RMN Cotabato (DXMY)

Cotabato City; Philippines;
- Broadcast area: Maguindanao del Norte and surrounding areas
- Frequency: 90.9 MHz
- Branding: DXMY RMN Cotabato

Programming
- Languages: Maguindanaon, Filipino
- Format: News, Public Affairs, Talk
- Network: Radyo Mo Nationwide

Ownership
- Owner: RMN Networks

History
- First air date: 1971 (on AM) 2021 (on FM)
- Former frequencies: 729 kHz (1971–2022)

Technical information
- Licensing authority: NTC
- Class: C, D, E
- Power: 5,000 watts

Links
- Website: RMN Cotabato

= DXMY =

Radio station in Cotabato City, Philippines

DXMY (90.9 FM) RMN Cotabato is a radio station owned and operated by the Radio Mindanao Network. The station's studio is located along Esteros Hi-way, Brgy. Rosary Heights 10, Cotabato City, and its transmitter is located at No. 20 Cando St., Brgy. Tamontaka II, Cotabato City.

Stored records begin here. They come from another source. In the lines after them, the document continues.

==> ./design.v <==
module ES1 (
  input [2:0] A,B,
  input s0,s1,
  output [3:0] F
);
wire [2:0] w1;
wire [3:0] w2;
sum U1 (
   .A(A),
   .B(B),
   .F(w2)
);
mux1 U2(
   .A(A),
   .B(B),
   .s(s0),
   .F(w1)   
);
mux2 U3(
   .A(w1),
   .B(w2),
   .s(s1),
   .F(F)   
);
endmodule
module mux1(
    input [2:0] A, B,
	input s,
	output [2:0] F  
);
assign F = s ? B : A;
endmodule 
module mux2(
    input [2:0] A,
    input [3:0]	B,
	input s,
	output [3:0] F  
);
assign F = s ? B : A;
endmodule 
module sum(
   input [2:0] A,B,
   output [3:0] F    
);
assign F = A + B;
endmodule 
module ES1_labsland(
    input [7:0] SW, 
    output wire [6:0] HEX0
);
wire [3:0] w1;
ES1 U0(
 .A(SW[2:0]),
 .B(SW[5:3]),
 .s0(SW[7]),
 .s1(SW[6]),
 .F(w1) 
);
display U1(
   .A(w1[3]),
   .B(w1[2]),
   .C(w1[1]),
   .D(w1[0]),
   .a(HEX0[0]),
   .b(HEX0[1]),
   .c(HEX0[2]),
   .d(HEX0[3]),
   .e(HEX0[4]),
   .f(HEX0[5]),
   .g(HEX0[6])   
);
endmodule 
module display(
 input A,B,C,D,
 output a,b,c,d,e,f,g
);
assign a=(A|B|C|~D)&(A|~B|C|D)&(A|~B|~C|D)&(~A|B|~C|D)&(~A|B|~C|~D)&(~A|~B|C|D)&(~A|~B|~C|D)&(~A|~B|~C|~D);
assign b=(A|~B|C|~D)&(A|~B|~C|D)&(~A|B|~C|D)&(~A|~B|C|~D)&(~A|B|~C|~D)&(~A|~B|~C|~D)&(~A|~B|~C|D);
assign c=(A|B|~C|D)&(~A|B|~C|D)&(~A|~B|C|D)&(~A|~B|C|~D)&(~A|~B|~C|D)&(~A|~B|~C|~D);
assign d=(A|B|C|~D)&(A|~B|C|D)&(A|~B|~C|~D)&(~A|B|C|~D)&(~A|~B|C|D)&(~A|~B|~C|~D);
assign e=(~A&~B&~C&~D)|(~A&~B&C&~D)|(~A&B&C&~D)|(A&~B&~C&~D)|(A&~B&C&~D)|(A&B&C&~D);
assign f=(A|B|C|~D)&(A|B|~C|D)&(A|B|~C|~D)&(A|~B|~C|~D)&(~A|B|~C|D)&(~A|B|~C|~D)&(~A|~B|~C|~D);
assign g=(A|B|C|D)&(A|B|C|~D)&(A|~B|~C|~D)&(~A|~B|~C|~D);
endmodule
==> ./run.sh <==
#!/bin/bash
# OpenROAD 26Q1-2900-gdf79404cd8, Yosys 0.63+post, stock flow scripts
make -C /OpenROAD-flow-scripts/flow DESIGN_CONFIG=/design/flow/config.mk WORK_HOME=/design/flow/orfs finish
==> ./config.mk <==
export PLATFORM = sky130hd
export DESIGN_NAME = ES1_labsland
export DESIGN_NICKNAME = ES1_labsland
export VERILOG_FILES = /design/flow/design.v
export SDC_FILE = /design/flow/constraint.sdc
export NUM_CORES = 4
export LEC_CHECK = 1
export CORE_AREA = 10 10 70 70
export DIE_AREA = 0 0 80 80
==> ./constraint.sdc <==
current_design ES1_labsland

set clk_period 5.9
set clk_io_pct 0.2

create_clock -name clk0 -period $clk_period

set non_clock_inputs [all_inputs -no_clocks]
set_input_delay [expr $clk_period * $clk_io_pct] -clock clk0 $non_clock_inputs
set_output_delay [expr $clk_period * $clk_io_pct] -clock clk0 [all_outputs]
==> run notes <==
Implementation results

Per the run summary, max-cap violations total 0. The fmax is 211 MHz. The first global-routing pass estimated 1340 um of wire. The data arrival time of the critical path is 3.57 ns. Counting endpoints that fail hold in the final report gives 0. The floorplan step defined a core boundary enclosing 3420 um2.

The number of global-route vias before repair is 309. The cell row count is 21. Per Yosys stat, the portion of area used by sequential elements is 0. The I/O pin total is 15. The slew of the pin with the lowest slew margin is 0.385 ns. The via-per-instance ratio is 3.08. From bottom edge to top edge, the die measures 80 um.

The setup violation total in the final timing report is 0. In this run, distinct cell masters in the synthesized netlist total 19. The smallest clock period supported by the final layout is computed as 4.75 ns. VDD sags by at most 0.0141 mV. Post-route period utilization is reported as 0.805. The summed standard-cell area reported by yosys is 340 um2. Setup repair after global routing left no endpoint under its margin. The number of setup buffers added after CTS is 0. The fraction of layout cells with a size suffix above 1 is 0.114. The overall die size recorded for this design is 6400 um2. The number of iterations in the first detailed-routing pass is 2. Compared with the post-synthesis result, the final layout area differs by 44.1%.

At the end of routability-driven placement, the weighted congestion stood at 0.642. The cell total in the yosys stat output is 37. After technology mapping, the gate count stands at 37. Once layout is complete, the utilization of the core stands at 0.144.

STA classifies the critical path startpoint as an input pin. For the final routed database, the setup TNS stands at 0 ns. The power density over cell area is 126 nW/um2. The number of design-rule violations left by the first detailed-router iteration is 32. The slew check shows that the tightest pin keeps a relative margin of 0.742. According to the hold report, the worst path is of the input pin to primary output type. Summed over all routing layers, the global router reports a total usage of 0.0252. Fill cells in the final layout number 400. The flow ran to the end, and the final reports show no timing, DRC or antenna violations. The post-place setup slack is 1.12 ns. The data required time reported for the critical path is 4.72 ns.

Dividing the synthesized area by the synthesized cell count gives 9.20 um2. The register area is 0 um2. The count of buffers added on input and output ports is 15. The warning tally printed by Yosys for this design is 0.

The maximum net fanout on the critical path is 9. The count of clock-net buffers in the final layout is 0. After global routing the overflow that remains totals 0. The initial antenna violation count is 0. The detailed-route wire length per cell is 8.92 um. The largest net degree at the start of global routing is 10. The cell area after technology mapping is 340 um2. Sequential cells placed in the final layout were counted as 0. Once the clock tree was built, the resizer swapped 0 gates to a different size. The tool warning count for the run is 32. The die outline width is 80 um.

The count of nets left with antenna violations once routing finished came out at 0. The share of the core area taken by cells at floorplan is 0.0996. The critical path class is input pin to primary output.

STA classifies the critical path endpoint as a primary output. The remaining design rule violation count is 0. In this run the static leakage power is 0.180 nW. The final route contains 277 vias. The number of hold buffers added after cts is 0. Max-slew check failures listed in the final report amount to 0. The antenna diode count is 0. Summed over all layers, the routed wires come to 803 um. The final worst slack is 1.15 ns.
==> cell usage after synthesis (all sizes together) <==
cell / n / area (um2)
mux2: 1 / 15.0
a2bb2oi: 1 / 8.76
and2: 2 / 12.5
a21oi: 3 / 15.0
a221oi: 1 / 15.0
a21o: 2 / 15.0
nand2: 1 / 3.75
a22oi: 3 / 22.5
o21ai: 1 / 8.76
mux2i: 4 / 65.1
xor2: 1 / 8.76
xnor2: 2 / 17.5
nor3: 1 / 5.00
nor2b: 2 / 12.5
buf: 8 / 57.6
ha: 3 / 37.5
fa: 1 / 20.0
==> cell families (layout without fill, tap and decap cells) <==
family	count (synthesis)	after routing	share of synthesized area
buffers and inverters	8	15	0.169
AND/OR/NAND/NOR	6	6	0.0992
AND-OR/OR-AND	11	11	0.250
adder cells (fa/ha/maj)	4	4	0.169
XOR/XNOR	3	3	0.0772
multiplexers	5	5	0.235
==> per-stage QoR <==
step | instance area [um2] | instances | hold slack, ns | power [mW]
6_report | 490 | 90 | 3.66 | 0.0616
5_1_grt | 490 | 90 | 3.72 | 0.0685
4_1_cts | 490 | 90 | 3.68 | 0.0635
3_5_place_dp | 490 | 90 | 3.67 | 0.0632
3_3_place_gp | 490 | 90 | 3.67 | 0.0628
2_1_floorplan | 340 | 37 | 2.78 | 0.0442
==> cells in the final DEF, fill, tap and decap left out, drive strengths merged <==
master	netlist	final
and2	2	2
fa	1	1
a21oi	3	3
a221oi	1	1
ha	3	3
a22oi	3	3
xor2	1	1
a2bb2oi	1	1
o21ai	1	1
mux2i	4	4
mux2	1	1
xnor2	2	2
clkdlybuf4s50	0	15
nand2	1	1
nor2b	2	2
a21o	2	2
nor3	1	1
==> cell type report <==
| type | instances | area, um2 | area share |
|---|---|---|---|
| Multi-Input combinational cell | 29 | 283 | 0.577 |
| Tap cell | 46 | 57.6 | 0.117 |
| Timing Repair Buffer | 15 | 150 | 0.306 |
==> worst max-delay path, stage by stage <==
cell	delay, ns
sky130_fd_sc_hd__clkdlybuf4s50_1	0.42
sky130_fd_sc_hd__ha_1	0.23
sky130_fd_sc_hd__fa_1	0.38
sky130_fd_sc_hd__xnor2_1	0.17
sky130_fd_sc_hd__mux2i_4	0.27
sky130_fd_sc_hd__a21oi_1	0.14
sky130_fd_sc_hd__a221oi_2	0.28
sky130_fd_sc_hd__clkdlybuf4s50_1	0.51
==> worst paths after layout <==
check  cells past startpoint   from  slack [ns]      end
max                        8  SW[0]        1.15  HEX0[0]
min                        6  SW[3]        3.66  HEX0[4]
==> power breakdown <==
part / internal, mW / total, mW / switching, mW
Clock: 0 / 0 / 0
Sequential: 0 / 0 / 0
Combinational: 0.0379 / 0.0616 / 0.0238
==> routing by layer <==
layer / share of wire / global-route usage / routed length, um / vias up
li1: - / - / - / 144
met1: 0.36 / 0.0246 / 290 / 129
met2: 0.61 / 0.0562 / 490 / 4
met3: 0.029 / 0.00227 / 23 / 0
met4: 0 / 0 / 0 / 0
met5: 0 / 0 / 0 / -
Power and IR drop assume default switching activity.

The station went off the air on November 5, 2020, due to the technical upgrades and the relocation of its transmitter from Rosary Heights 10 to Tamontaka II. On May 31, 2021, DXMY went back on air, this time on 90.9 FM under the name RMN iFM Cotabato. However, iFM's bumpers are only used for its music blocks.